What is a Search Engine Spider?




Search Engine Spider
An explanation of what a search engine spider is with an example showing Googlebot in web stats and raw logs.


A Spider or Search Engine Spider is a program that automatically traverses the Web and requests documents from URLs. A spider usually starts from a historical list of URLs and retrieves referenced documents. As it visits new Internet websites it checks to see if the site is already listed in its database. If the site is already listed it usually updates any changes it finds. Spiders are also commonly known as Robots or Crawlers. Other names sometimes used: Webwalkers, Wanderers, or *Worms.

How can I tell if a spider has visited my web site?

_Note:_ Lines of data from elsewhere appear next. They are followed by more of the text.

`config.mk`:
```
export PLATFORM = sky130hd
export DESIGN_NAME = csvr_regs_top
export DESIGN_NICKNAME = d
export VERILOG_FILES = /design/src/csvr_pkg.sv /design/src/csvr_core_if.sv /design/src/csvr_clk_status.sv /design/src/csvr_regs_top.sv /design/src/csvr_vol_ramp.sv
export SDC_FILE = /design/constraint.sdc
export NUM_CORES = 1
export LEC_CHECK = 0
export BUFFER_PORTS_ARGS = -buffer_cell sky130_fd_sc_hd__buf_2
export CAP_MARGIN = 20
export CORE_MARGIN = 5
export CORE_UTILIZATION = 60
export CTS_CLUSTER_DIAMETER = 120
export CTS_CLUSTER_SIZE = 16
export DETAILED_ROUTE_END_ITERATION = 7
export PLACE_DENSITY = 0.8
export SYNTH_ARGS = -nofsm -noshare
export SYNTH_HDL_FRONTEND = slang
export SYNTH_SLANG_ARGS = --single-unit
```
`constraint.sdc`:
```
create_clock -name CORE_CLK_I -period 6.2 [get_ports CORE_CLK_I]
set_clock_uncertainty 0.05 [all_clocks]
set_input_delay 0.31 -clock CORE_CLK_I [delete_from_list [all_inputs] [get_ports CORE_CLK_I]]
set_output_delay 0.31 -clock CORE_CLK_I [all_outputs]
set_load 0.005 [all_outputs]
```
==> config.mk <==
export PLATFORM = sky130hd
export DESIGN_NAME = fcps_host
export DESIGN_NICKNAME = d
export VERILOG_FILES = /design/src/design/fcps_pkg.sv /design/src/design/fcps_host.sv
export VERILOG_INCLUDE_DIRS = /design/src /design/src/design
export SDC_FILE = /design/constraint.sdc
export NUM_CORES = 1
export LEC_CHECK = 0
export BUFFER_PORTS_ARGS = -buffer_cell sky130_fd_sc_hd__buf_2
export CORE_MARGIN = 2
export CORE_UTILIZATION = 36
export CTS_CLUSTER_SIZE = 12
export DETAILED_ROUTE_END_ITERATION = 8
export RECOVER_POWER = 25
export SLEW_MARGIN = 10
export SYNTH_ARGS = -nofsm -noshare
export SYNTH_HDL_FRONTEND = slang
export SYNTH_SLANG_ARGS = --single-unit
==> constraint.sdc <==
create_clock -name clk -period 4.2 [get_ports clk]
set_input_delay 0.21 -clock clk [delete_from_list [all_inputs] [get_ports clk]]
set_output_delay 0.21 -clock clk [all_outputs]
set_load 0.01 [all_outputs]
==> src/design/fcps_cfg.svh <==
// constants for the flash command and poll host controller
`ifndef FCPS_CFG_SVH
`define FCPS_CFG_SVH
`define FCPS_ADDR_W 19
`define FCPS_DATA_W 16
`define FCPS_UL1_WORD 19'h00555
`define FCPS_UL2_WORD 19'h002AA
`define FCPS_UL1_BYTE 19'h00AAA
`define FCPS_UL2_BYTE 19'h00555
`define FCPS_D_AA 8'hAA
`define FCPS_D_55 8'h55
`define FCPS_D_A0 8'hA0
`define FCPS_D_20 8'h20
`define FCPS_D_90 8'h90
`define FCPS_D_00 8'h00
`define FCPS_D_80 8'h80
`define FCPS_D_10 8'h10
`define FCPS_D_30 8'h30
`define FCPS_D_B0 8'hB0
`define FCPS_D_F0 8'hF0
`define FCPS_BANK_LSB 16
`define FCPS_POLL_BIT 7
`define FCPS_TOGGLE_BIT 6
`define FCPS_TIMEOUT_BIT 5
`define FCPS_ID_MAKER_OFS 19'h00000
`define FCPS_ID_DEV_WORD 19'h00001
`define FCPS_ID_DEV_BYTE 19'h00002
`define FCPS_PROT_WORD 19'h00002
`define FCPS_PROT_BYTE 19'h00004
`define FCPS_SETUP_CYC 4'h3
`define FCPS_STROBE_CYC 4'h8
`define FCPS_HOLD_CYC 4'h3
`endif

==> src/design/fcps_pkg.sv <==
// types for the flash command and poll host controller
package fcps_pkg;
	typedef enum logic [3:0] {
		FCPS_OP_READ = 4'h0,
		FCPS_OP_RESET = 4'h1,
		FCPS_OP_AUTOSEL = 4'h2,
		FCPS_OP_PROGRAM = 4'h3,
		FCPS_OP_BYP_ENTER = 4'h4,
		FCPS_OP_BYP_PROGRAM = 4'h5,
		FCPS_OP_BYP_EXIT = 4'h6,
		FCPS_OP_CHIP_ERASE = 4'h7,
		FCPS_OP_SECTOR_ERASE = 4'h8,
		FCPS_OP_SUSPEND = 4'h9,
		FCPS_OP_RESUME = 4'hA
	} fcps_op_t;
	typedef struct packed {
		fcps_op_t op;
		logic [18:0] addr;
		logic [15:0] data;
		logic poll;
	} fcps_req_t;
	typedef struct packed {
		logic [15:0] rdata;
		logic done;
		logic fail;
	} fcps_rsp_t;
	typedef struct packed {
		logic [18:0] addr;
		logic [15:0] data;
	} fcps_cycle_t;
endpackage : fcps_pkg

One way to see if a Spider or Search Engine Crawler has visited your site is to view your Web statistics. Most complete statistics programs will have this information listed under "User-Agents" or "Robots or Spiders". If you are using a hosting company ask them how to access your web statistics. See Example 1 below:

Example 1 - Web stats showing search engine spiders like Googlebot

Web stats showing search engine spiders like Googlebot

The stats above are from a set time increment. So during this time period Googlebot spider visited the site 55 times. What this view does not show is when they visited. Filters and options within Web stats programs will sometimes allow you to see this information from different perspectives which can be helpful.

Example 2 - Finding Spiders in Server Log Files (User-Agent Logs)

It's sometimes necessary to view the web server's log file data for more complete usage information. These logs are commonly located in directories outside of the Web root folder like var/log but may differ depending on the operating system and specific server configuration. Here I did a search in the log file for instances of "google" and this was the first result:

64.68.82.197 - - [16/Feb/2004:22:04:16 -0800] "GET /robots.txt HTTP/1.0" 302 291 "-" "Googlebot/2.1 (+http://www.googlebot.com/bot.html)"

If you look closely you will see IP address, time of request, file requested ("robots.txt"), and the User-agent requesting the file (Googlebot/2.1).